Directions
Search string "biggest": state how many lines in the material below contain it, and nothing else.

Given data
===== src/rtl/timer_array_if.sv =====
// Peripheral bus bundle for timer_array: active-low select/strobe/ready,
// word address, 32-bit write data in and registered read data out.
interface timer_array_if;
  logic        cs_;
  logic        as_;
  logic        rw;
  logic [29:0] addr;
  logic [31:0] wr_data;
  logic [31:0] rd_data;
  logic        rdy_;

  modport master (
    output cs_, as_, rw, addr, wr_data,
    input  rd_data, rdy_
  );

  modport slave (
    input  cs_, as_, rw, addr, wr_data,
    output rd_data, rdy_
  );
endinterface


===== src/rtl/timer_array.sv =====
// Multi-channel bus-slave timer: per channel a prescaled up-counter with compare,
// one-shot/periodic mode, interrupt enable and write-1-to-clear status.
module timer_array #(
  parameter int NUM_CH     = 4,
  parameter int CNT_W      = 32,
  parameter int PRESCALE_W = 8
) (
  input  logic              clk,
  input  logic              reset,
  timer_array_if.slave      bus,
  output logic [NUM_CH-1:0] irq_vec,
  output logic              irq
);
  localparam logic ENABLE_  = 1'b0;
  localparam logic DISABLE_ = 1'b1;
  localparam logic READ     = 1'b1;
  localparam logic WRITE    = 1'b0;

  localparam logic [1:0] REG_CTRL = 2'd0;
  localparam logic [1:0] REG_INTR = 2'd1;
  localparam logic [1:0] REG_EXPR = 2'd2;
  localparam logic [1:0] REG_CNT  = 2'd3;

  logic        access;
  logic        wr_access;
  logic        rd_access;
  logic [2:0]  ch_sel;
  logic [1:0]  reg_sel;
  logic [31:0] ch_rd_data [8];
  logic [31:0] rd_data_reg, rd_data_next;
  logic        rdy_reg, rdy_next;
  logic        irq_reg, irq_next;
  logic        unused_bits;

  assign access    = (bus.cs_ == ENABLE_) && (bus.as_ == ENABLE_);
  assign wr_access = access && (bus.rw == WRITE);
  assign rd_access = access && (bus.rw == READ);
  assign ch_sel    = bus.addr[4:2];
  assign reg_sel   = bus.addr[1:0];
  assign unused_bits = ^{bus.addr[29:5], bus.wr_data};

  // Eight decode slots so any 3-bit channel index resolves; absent channels read 0.
  genvar gi;
  generate
    for (gi = 0; gi < 8; gi++) begin : g_slot
      if (gi < NUM_CH) begin : g_ch
        logic                  start_reg, start_next;
        logic                  mode_reg, mode_next;
        logic                  irq_en_reg, irq_en_next;
        logic                  status_reg, status_next;
        logic [PRESCALE_W-1:0] prescale_reg, prescale_next;
        logic [PRESCALE_W-1:0] pc_reg, pc_next;
        logic [CNT_W-1:0]      cnt_reg, cnt_next;
        logic [CNT_W-1:0]      expr_reg, expr_next;
        logic                  sel, ctrl_wr, intr_wr, expr_wr, cnt_wr;
        logic                  tick, expire;
        logic [31:0]           ctrl_word;

        assign sel     = wr_access && (ch_sel == 3'(gi));
        assign ctrl_wr = sel && (reg_sel == REG_CTRL);
        assign intr_wr = sel && (reg_sel == REG_INTR);
        assign expr_wr = sel && (reg_sel == REG_EXPR);
        assign cnt_wr  = sel && (reg_sel == REG_CNT);

        assign tick   = start_reg && (pc_reg == prescale_reg);
        assign expire = tick && (cnt_reg == expr_reg);

        always_comb begin
          start_next    = start_reg;
          mode_next     = mode_reg;
          irq_en_next   = irq_en_reg;
          prescale_next = prescale_reg;
          status_next   = status_reg;
          expr_next     = expr_reg;
          cnt_next      = cnt_reg;

          if (ctrl_wr) begin
            start_next    = bus.wr_data[0];
            mode_next     = bus.wr_data[1];
            irq_en_next   = bus.wr_data[2];
            prescale_next = bus.wr_data[8 +: PRESCALE_W];
          end else if (expire && !mode_reg) begin
            start_next = 1'b0;
          end

          pc_next = (ctrl_wr || !start_reg || tick) ? '0 : pc_reg + PRESCALE_W'(1);

          // A CNT write overrides only the counter; the expiry still sets status.
          if (cnt_wr)
            cnt_next = bus.wr_data[CNT_W-1:0];
          else if (expire)
            cnt_next = '0;
          else if (tick)
            cnt_next = cnt_reg + CNT_W'(1);

          if (expire)
            status_next = 1'b1;
          else if (intr_wr && bus.wr_data[0])
            status_next = 1'b0;

          if (expr_wr)
            expr_next = bus.wr_data[CNT_W-1:0];
        end

        always_ff @(posedge clk or negedge reset) begin
          if (!reset) begin
            start_reg    <= 1'b0;
            mode_reg     <= 1'b0;
            irq_en_reg   <= 1'b0;
            status_reg   <= 1'b0;
            prescale_reg <= '0;
            pc_reg       <= '0;
            cnt_reg      <= '0;
            expr_reg     <= '0;
          end else begin
            start_reg    <= start_next;
            mode_reg     <= mode_next;
            irq_en_reg   <= irq_en_next;
            status_reg   <= status_next;
            prescale_reg <= prescale_next;
            pc_reg       <= pc_next;
            cnt_reg      <= cnt_next;
            expr_reg     <= expr_next;
          end
        end

        always_comb begin
          ctrl_word                   = '0;
          ctrl_word[0]                = start_reg;
          ctrl_word[1]                = mode_reg;
          ctrl_word[2]                = irq_en_reg;
          ctrl_word[8 +: PRESCALE_W]  = prescale_reg;
        end

        assign ch_rd_data[gi] = (reg_sel == REG_CTRL) ? ctrl_word :
                                (reg_sel == REG_INTR) ? 32'(status_reg) :
                                (reg_sel == REG_EXPR) ? 32'(expr_reg) :
                                                        32'(cnt_reg);
        assign irq_vec[gi] = status_reg & irq_en_reg;
      end else begin : g_absent
        assign ch_rd_data[gi] = '0;
      end
    end
  endgenerate

  assign rd_data_next = rd_access ? ch_rd_data[ch_sel] : '0;
  assign rdy_next     = access ? ENABLE_ : DISABLE_;
  assign irq_next     = |irq_vec;

  always_ff @(posedge clk or negedge reset) begin
    if (!reset) begin
      rd_data_reg <= '0;
      rdy_reg     <= DISABLE_;
      irq_reg     <= 1'b0;
    end else begin
      rd_data_reg <= rd_data_next;
      rdy_reg     <= rdy_next;
      irq_reg     <= irq_next;
    end
  end

  assign bus.rd_data = rd_data_reg;
  assign bus.rdy_    = rdy_reg;
  assign irq         = irq_reg;
endmodule

===== src/flat_wrapper.sv =====
// flat-port wrapper written by rule: the top's interface ports become plain ports
module timer_array_flat 
#(
  parameter int NUM_CH     = 4,
  parameter int CNT_W      = 32,
  parameter int PRESCALE_W = 8
)
  (clk, reset, irq_vec, irq, bus_cs_, bus_as_, bus_rw, bus_addr, bus_wr_data, bus_rd_data, bus_rdy_);
  timer_array_if bus_i ();
  input  logic clk;
  input  logic reset;
  output logic [NUM_CH-1:0] irq_vec;
  output logic irq;
  input wire logic [$bits(bus_i.cs_)-1:0] bus_cs_;
  input wire logic [$bits(bus_i.as_)-1:0] bus_as_;
  input wire logic [$bits(bus_i.rw)-1:0] bus_rw;
  input wire logic [$bits(bus_i.addr)-1:0] bus_addr;
  input wire logic [$bits(bus_i.wr_data)-1:0] bus_wr_data;
  output wire logic [$bits(bus_i.rd_data)-1:0] bus_rd_data;
  output wire logic [$bits(bus_i.rdy_)-1:0] bus_rdy_;
  assign bus_i.cs_ = bus_cs_;
  assign bus_i.as_ = bus_as_;
  assign bus_i.rw = bus_rw;
  assign bus_i.addr = bus_addr;
  assign bus_i.wr_data = bus_wr_data;
  assign bus_rd_data = bus_i.rd_data;
  assign bus_rdy_ = bus_i.rdy_;
  timer_array #(.NUM_CH(NUM_CH), .CNT_W(CNT_W), .PRESCALE_W(PRESCALE_W)) u_core (.clk(clk), .reset(reset), .bus(bus_i), .irq_vec(irq_vec), .irq(irq));
endmodule

===== config.mk =====
export PLATFORM = sky130hd
export DESIGN_NAME = timer_array_flat
export DESIGN_NICKNAME = d
export VERILOG_FILES = /design/src/rtl/timer_array_if.sv /design/src/rtl/timer_array.sv /design/src/flat_wrapper.sv
export SDC_FILE = /design/constraint.sdc
export NUM_CORES = 1
export LEC_CHECK = 0
export BUFFER_PORTS_ARGS = -buffer_cell sky130_fd_sc_hd__buf_2
export CORE_MARGIN = 5
export CORE_UTILIZATION = 50
export CTS_BUF_LIST = sky130_fd_sc_hd__clkbuf_16
export DETAILED_ROUTE_END_ITERATION = 7
export HOLD_SLACK_MARGIN = 0.08
export PLACE_DENSITY = 0.73
export SYNTH_ARGS = -nofsm -noshare
export SYNTH_HDL_FRONTEND = slang
export SYNTH_SLANG_ARGS = --single-unit

===== constraint.sdc =====
create_clock -name clk -period 2.1 [get_ports clk]
set_input_delay 0.42 -clock clk [delete_from_list [all_inputs] [get_ports clk]]
set_output_delay 0.42 -clock clk [all_outputs]
set_load 0.01 [all_outputs]

## After elaboration in Yosys (flattened, before gate mapping)

Index checks and enable logic that the tools add are counted.

| word-level totals | value |
|---|---|
| bits in registers | 370 |
| logic and storage cells | 185 |
| output and inout port bits | 38 |
| input bits | 67 |

| cells by class | value |
|---|---|
| multiplexer cells | 49 |
| reductions and logical operators | 70 |
| eq/ne operators | 14 |
| bitwise gates (word level) | 8 |
| order comparisons | 1 |
| add/subtract/negate cells | 8 |

Operators by type and width:

| cell | number |
|---|---|
| $mux W32 | 27 |
| $add A32 B1 Y32 const B | 4 |
| $eq A32 B32 Y1 | 4 |
| $bmux W32 S3 | 1 |
| $logic_and A1 B1 Y1 | 39 |
| $add A8 B1 Y8 const B | 4 |
| $eq A8 B8 Y1 | 4 |
| $mux W8 | 4 |
| $mux W1 | 17 |
| $reduce_bool A2 Y1 | 8 |
| $reduce_bool A3 Y1 | 4 |
| $logic_not A1 Y1 | 8 |
| $logic_or A1 B1 Y1 | 8 |
| $eq A3 B2 Y1 const B | 2 |
| $and A1 B1 Y1 | 4 |
| $eq A2 B2 Y1 const B | 2 |
| $ge A4 B4 Y1 const B | 1 |
| $not A3 Y4 | 1 |
| $reduce_or A4 Y1 | 1 |
| $eq A3 B1 Y1 const B | 1 |
| $logic_not A3 Y1 | 1 |
| $not A1 Y1 | 3 |
| $eq A2 B1 Y1 const B | 1 |
| $logic_not A2 Y1 | 1 |

## Logic depth before layout (Yosys ltp)

Gate-level depths: netlist (run 1).

| logic depth | value |
|---|---|
| depth in word-level cells | 8 |
| depth in mapped cells | 10 |
| gate-level depth less buffers | 8 |

## Least setup slack after synthesis (run 1)

Ideal clock, no wire load.

| path | value |
|---|---|
| kind | register to register |
| start point | register u_core.g_slot[0].g_ch.cnt_reg[22] |
| end point | register u_core.g_slot[0].g_ch.start_reg |
| data arrival time | 2114 ps |
| library setup time | 138 ps |
| period minus slack after synthesis | 2252 ps |
| data required time | 1962 ps |
| buffers on the path | 3 |
| slack | -152 ps |
| stages on the path, launching flop included | 11 |
| cell sequence | dfrtp_1 -> clkbuf_1 -> xor2_1 -> nor4_1 -> nand4_1 -> nor2_1 -> clkbuf_1 -> buf_2 -> nand2_1 -> o211ai_1 -> o21ai_0 |

| on the way | value |
|---|---|
| word-level cells in the longest chain between the ends | 4 |

RTL lines:

| item | RTL line | RTL |
|---|---|---|
| start, declared | timer_array.sv:53 | `logic [CNT_W-1:0] cnt_reg, cnt_next;` |
| start signal, assigned | timer_array.sv:122 | `cnt_reg <= cnt_next;` |
| $eq A32 B32 Y1 | timer_array.sv:66 | `assign expire = tick && (cnt_reg == expr_reg);` |
| $logic_and A1 B1 Y1 | timer_array.sv:66 |  |
| $logic_and A1 B1 Y1 | timer_array.sv:82 | `end else if (expire && !mode_reg) begin` |
| $reduce_bool A2 Y1 (no line) | -- |  |
| end signal, assigned | timer_array.sv:116 | `start_reg <= start_next;` |
| end, declared | timer_array.sv:47 | `logic start_reg, start_next;` |

Every way passes these cells.
A chain may end at the register's enable or synchronous reset.

## Final worst setup path (run 1)

| path | value |
|---|---|
| start point | register u_core.g_slot[3].g_ch.prescale_reg[0] |
| end point | register u_core.g_slot[3].g_ch.cnt_reg[31] |

| on the way | value |
|---|---|
| word-level cells in the longest chain between the ends | 5 |
| elaborated cells between the ends (all ways) | 6 |
| classes of those cells | eq/ne (1); mux (2); reduce/logical (3) |

RTL lines:

| item | RTL line | RTL |
|---|---|---|
| start, declared | timer_array.sv:51 | `logic [PRESCALE_W-1:0] prescale_reg, prescale_next;` |
| start signal, assigned | timer_array.sv:120 | `prescale_reg <= prescale_next;` |
| $eq A8 B8 Y1 * | timer_array.sv:65 | `assign tick = start_reg && (pc_reg == prescale_reg);` |
| $logic_and A1 B1 Y1 * | timer_array.sv:65 |  |
| $logic_and A1 B1 Y1 | timer_array.sv:66 |  |
| $mux W32 | timer_array.sv:91 | `else if (expire)` |
| $mux W32 | timer_array.sv:89 | `if (cnt_wr)` |
| end signal, assigned | timer_array.sv:122 |  |
| end, declared | timer_array.sv:53 |  |

Mark *: on every way between the ends. The rest lies on a longest branch, timed or not.

==> qor.txt, run 1 <==
Status -> complete, but fails checks
Failing checks -> setup timing
Combinational fraction of design power -> 37.3%
Switching power -> 0.00917 W
Via count -> 20,600
Post-synth EDFFs -> 0
Fin nets -> 2,746
CTS Buffer Depth -> 3
GRT Total Usage -> 32.8%
Fill cells -> 3,122
CTS Sinks -> 370
Met3 routed WL -> 7.31 mm
Final hold vios -> 0
Gpl congestion -> 0.998
VDD IR max -> 0.614 mV
Netlist cell types -> 65
WL met2 -> 36.8 mm
Post-Layout Inst Area -> 0.0298 mm^2
Pin count of the biggest net entering global routing -> 75
Min-delay worst type -> input port to flop
# IOs -> 105
Internal power -> 0.0166 W
Ys async rst share -> 100%
Inserted Clock Buffers -> 42
Storage element area -> 0.00927 mm^2
Setup-failing EPs final -> 132
Clock Latency Late Sink -> 0.58 ns
Placed instance area -> 0.0258 mm^2
Syn_area_per_cell -> 10.0 um^2
Hold-critical path depth -> 2
Power per Cell Area -> 864 mW/mm^2
FP Rows -> 76
Crit path max fanout -> 6
Syn_nets -> 2,231
Top_reg_cell synth -> dfrtp_1
DRC -> 0
Min Tclk post-route -> 2.47 ns
Met1 Wirelength -> 33.8 mm
Sw Share -> 35.6%
Post-synthesis sequential area ratio -> 43.0%
Dpl hpwl -> 55.7 mm
Antenna viol nets, final -> 0
Area of the multi-input gates -> 0.0130 mm^2
Commonest non-fill, non-tap cells in the layout -> buf_4 (442), dfrtp_1 (360), nor2_1 (211)
H-tree Lvls -> 2
Sequential power share -> 34.5%
Beginning of the critical path -> u_core.g_slot[3].g_ch.prescale_reg[0]
Overall die area -> 0.0474 mm^2
Critical Path AT -> 2.95 ns
Top Metal Used -> met5
Area growth from synthesis to layout -> 38.3%
Tcrit/Tclk final -> 118%
Final max-slew violation count -> 0
WP data required -> 2.59 ns
CP startpoint kind -> flop
Die span in y -> 218 um
Pwr Total -> 0.0258 W
Clock network fraction of total power -> 28.2%
Slew Limit Headroom -> 59.2%
Max Cap Violations -> 0
Layout cells sized above 1 -> 44.0%
Flops & latches, synth -> 370
Core Region -> 0.0429 mm^2
Synthesized area -> 0.0216 mm^2
Syn Inst Count -> 2,156
Clk Tree Root Cell -> clkbuf_16
Gr ovfl total -> 0
1st-iter DRT viols -> 2,087
Number of I/O port buffers -> 79
WS Path Type -> flop to flop
Final setup margin -> -0.368 ns
Hold_ws -> 0.162 ns
Critical R2R Launch -> u_core.g_slot[3].g_ch.prescale_reg[0]
ANT cells -> 0
Worst-case reg-to-reg path depth -> 8
Worst slew pin tran -> 0.610 ns
Most common cell after layout, fill and taps aside -> buf_4
Drt pass-1 iters -> 5
Post-Route WL -> 81.6 mm
Starting Density -> 50.3%
Fin cells -> 3,283
Setup Skew -> 0.0215 ns
Critical Path End Type -> flop
Placed insts -> 3,115
First-pass GRT wire length -> 120 mm
Chip Width -> 218 um
RSZ-0062 raised after global routing -> yes
Fin Setup TNS -> -23.36 ns
Reg clk slew, reported paths -> 0.06 ns
Synth warnings -> 0
TritonCTS clock tree -> built
Hold wc startpoint -> bus_rw
DR WL/cell -> 24.9 um
Initial antenna violation count -> 1
Via/cell ratio -> 6.28
Vias in the first global route -> 20,100
Leakage -> 13.3 nW
F_max -> 405 MHz
[final cells by class]
class	count	area share (%)
clock buffer	43	3.61
inverter	12	0.151
tap	585	2.46
sequential	370	31.1
clock inverter	28	0.751
timing repair buffer	630	18.3
multi-input combinational	1615	43.7
[through the flow]
step | setup slack, ns | utilization [%]
6_report | -0.368 | 69.5
5_1_grt | -0.427 | 69.5
4_1_cts | -0.295 | 66.4
3_5_place_dp | -0.446 | 60.1
3_3_place_gp | -0.413 | 60.1
2_1_floorplan | -0.0633 | -
[power by group through the flow]
stage	Combinational, W	Sequential, W	Clock (W)
floorplan	0.00385	0.00889	0
global placement	0.00788	0.00885	0
detailed placement	0.00803	0.00889	0
CTS	0.00866	0.00881	0.00732
global route	0.0101	0.00898	0.00761
finish	0.00960	0.00889	0.00727
[cells in the mapped netlist, types with 26 or more instances]
cell	instances	area share, %
a21oi_1	114	2.6
a221oi_1	26	1.1
a31oi_1	90	2.6
and3_1	30	0.87
clkbuf_1	114	2.0
dfrtp_1	369	43
mux2_2	204	11
mux4_2	47	4.9
nand2_1	112	2.0
nand3_1	74	1.7
nand4_1	40	1.2
nor2_1	246	4.3
nor3_1	36	0.84
nor4_1	43	1.2
o21ai_0	103	2.4
or3_1	49	1.4
xor2_1	166	6.7
[worst max-delay path, cell delays in order, from the launching register on]
cell and delay [ns]:
dfrtp_1 0.41, xor2_1 0.19, nor4_2 0.27, nand4_1 0.25
or2_4 0.34, buf_12 0.14, buf_6 0.10, or4_4 0.51
a31oi_4 0.16
[cell families after synthesis]
kind of cell / count (synthesis) / share of synthesized area [%]
mux: 274 / 16.6
xor+xnor: 184 / 7.48
fa+ha+maj: 8 / 0.464
buf+inv: 173 / 3.66
compound gates: 413 / 11.6
simple gates: 734 / 17.2
flops: 370 / 43.0
[timing repair]
item                                   in CTS  in global routing
pin swaps                                 116                181
gates resized for setup                   231                255
setup buffers                              53                 48
setup endpoints to repair                 134                152
gates cloned                                9                  3
hold buffers                                3                  0
endpoints found under the hold margin     163                  0
[metal layers]
metal | up-vias | GRT usage (%)
met4 | 2 | 13.1
met1 | 10300 | 46.4
met2 | 1141 | 50.0
met5 | - | 0
met3 | 245 | 6.40
li1 | 8937 | -
[worst paths after layout]
check | end | slack [ns]
worst min register to register | u_core.g_slot[3].g_ch.irq_en_reg | 0.53
worst max-delay path | u_core.g_slot[3].g_ch.cnt_reg[31] | -0.37
worst min-delay path | u_core.bus.rd_data[0] | 0.16
min in group asynchronous | u_core.g_slot[3].g_ch.pc_reg[4] | 0.30
max in group asynchronous | u_core.g_slot[2].g_ch.cnt_reg[22] | 0.93
worst max register to register | u_core.g_slot[3].g_ch.cnt_reg[31] | -0.37
Note: power is estimated with default switching activity, not from simulation.
==> run 2, diff against run 1 <==
Settings changed: SETUP_SLACK_MARGIN set to 0.1.
==> qor.txt, run 2 (same netlist as run 1, synthesis figures left out) <==
Most common cell after layout, fill and taps aside -> buf_4
Clk Tree Root Cell -> clkbuf_16
Reg clk slew, reported paths -> 0.06 ns
Chip Width -> 218 um
TritonCTS clock tree -> built
Leakage -> 13.2 nW
CTS Buffer Depth -> 3
H-tree Lvls -> 2
Drt pass-1 iters -> 5
First-pass GRT wire length -> 117 mm
Worst path bufs/invs -> 1
GRT Total Usage -> 32.0%
Via/cell ratio -> 6.18
Min Tclk post-route -> 2.32 ns
Crit path max fanout -> 8
Number of I/O port buffers -> 79
Gpl congestion -> 0.987
Gr ovfl total -> 0
Top delay family on crit path -> simple AND/OR/NAND/NOR gates
Worst slew pin tran -> 0.595 ns
Critical R2R Capture -> u_core.g_slot[3].g_ch.cnt_reg[7]
F_max -> 432 MHz
CTS Sinks -> 370
Inserted Clock Buffers -> 43
Worst R2R Setup Slack -> -0.22 ns
Starting Density -> 50.3%
Vias in the first global route -> 19,800
Worst-case reg-to-reg path depth -> 7
Status -> complete, but fails checks
Max Cap Violations -> 0
Critical Path AT -> 2.81 ns
Final setup margin -> -0.216 ns
Slowest CP cell -> or4_4
Slew Limit Headroom -> 60.3%
Layout cells sized above 1 -> 43.9%
Fin nets -> 2,741
Most Used Layer, Global Route -> met2
Hold_ws -> 0.153 ns
Initial antenna violation count -> 1
VDD IR max -> 0.605 mV
Pin count of the biggest net entering global routing -> 65
Final max-slew violation count -> 0
Beginning of the critical path -> u_core.g_slot[3].g_ch.pc_reg[2]
Failing checks -> setup timing
DR WL/cell -> 23.9 um
Crit path cell chain -> xor2_1 > nor4_1 > nand4_1 > buf_6 > or2_4 > or4_4 > a31oi_1
Met3 Use GR -> 4.26%
Placed insts -> 3,117
Critical R2R Launch -> u_core.g_slot[3].g_ch.pc_reg[2]
Clock Latency Late Sink -> 0.58 ns
Dpl hpwl -> 54.6 mm
Storage element area -> 0.00927 mm^2
Overall die area -> 0.0474 mm^2
Area growth from synthesis to layout -> 37.8%
WP data required -> 2.59 ns
Fin util -> 69.3%
FP Rows -> 76
Setup-failing EPs final -> 122
Met1 usage -> 46.5%
Met2 GRT Util -> 48.9%
Antenna viol nets, final -> 0
Placed instance area -> 0.0259 mm^2
1st-iter DRT viols -> 2,237
Via count -> 20,300
Commonest non-fill, non-tap cells in the layout -> buf_4 (438), dfrtp_1 (359), nor2_1 (219)
RSZ-0062 raised after global routing -> yes
Instance count on the critical path -> 7
Final hold vios -> 0
Tcrit/Tclk final -> 110%
DRC -> 0
CP startpoint kind -> flop
Post-Layout Inst Area -> 0.0297 mm^2
Die span in y -> 218 um
Crit path to -> u_core.g_slot[3].g_ch.cnt_reg[7]
Setup Skew -> 0.0171 ns
ANT cells -> 0
# IOs -> 105
Fin cells -> 3,284
Slowest stage delay, CP -> 0.54 ns
Min-delay worst type -> input port to flop
Critical Path End Type -> flop
Fill cells -> 3,151
Core Region -> 0.0429 mm^2
Pwr Total -> 0.0260 W
Area of the multi-input gates -> 0.0129 mm^2
Power per Cell Area -> 874 mW/mm^2
Post-Route WL -> 78.4 mm
WS Path Type -> flop to flop
==> run 2: how the worst min path moves through the flow <==
stage	cells past startpoint	end	slack, ns	from
after global routing	3	u_core.g_slot[1].g_ch.cnt_reg[0]	0.20	bus_wr_data[0]
after floorplan	0	u_core.bus.rd_data[0]	0.12	reset
after detailed placement	1	u_core.g_slot[1].g_ch.cnt_reg[29]	0.42	reset
final	3	u_core.g_slot[1].g_ch.cnt_reg[0]	0.15	bus_wr_data[0]
after CTS	3	u_core.g_slot[1].g_ch.cnt_reg[0]	0.14	bus_wr_data[0]
after global placement	1	u_core.g_slot[1].g_ch.cnt_reg[29]	0.42	reset
==> run 2: metrics by stage <==
stage	TNS (ns)	setup slack [ns]
2_1_floorplan	-0.00407	-0.00407
3_3_place_gp	-16.86	-0.322
3_5_place_dp	-21.23	-0.286
4_1_cts	-5.38	-0.141
5_1_grt	-23.73	-0.305
6_report	-12.26	-0.216
==> run 2: worst reg2reg max path, stage by stage (launching register included) <==
cell,delay (ns)
dfrtp_1,0.39
xor2_1,0.17
nor4_1,0.33
nand4_1,0.15
buf_6,0.17
or2_4,0.31
or4_4,0.54
a31oi_1,0.18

Written solution
2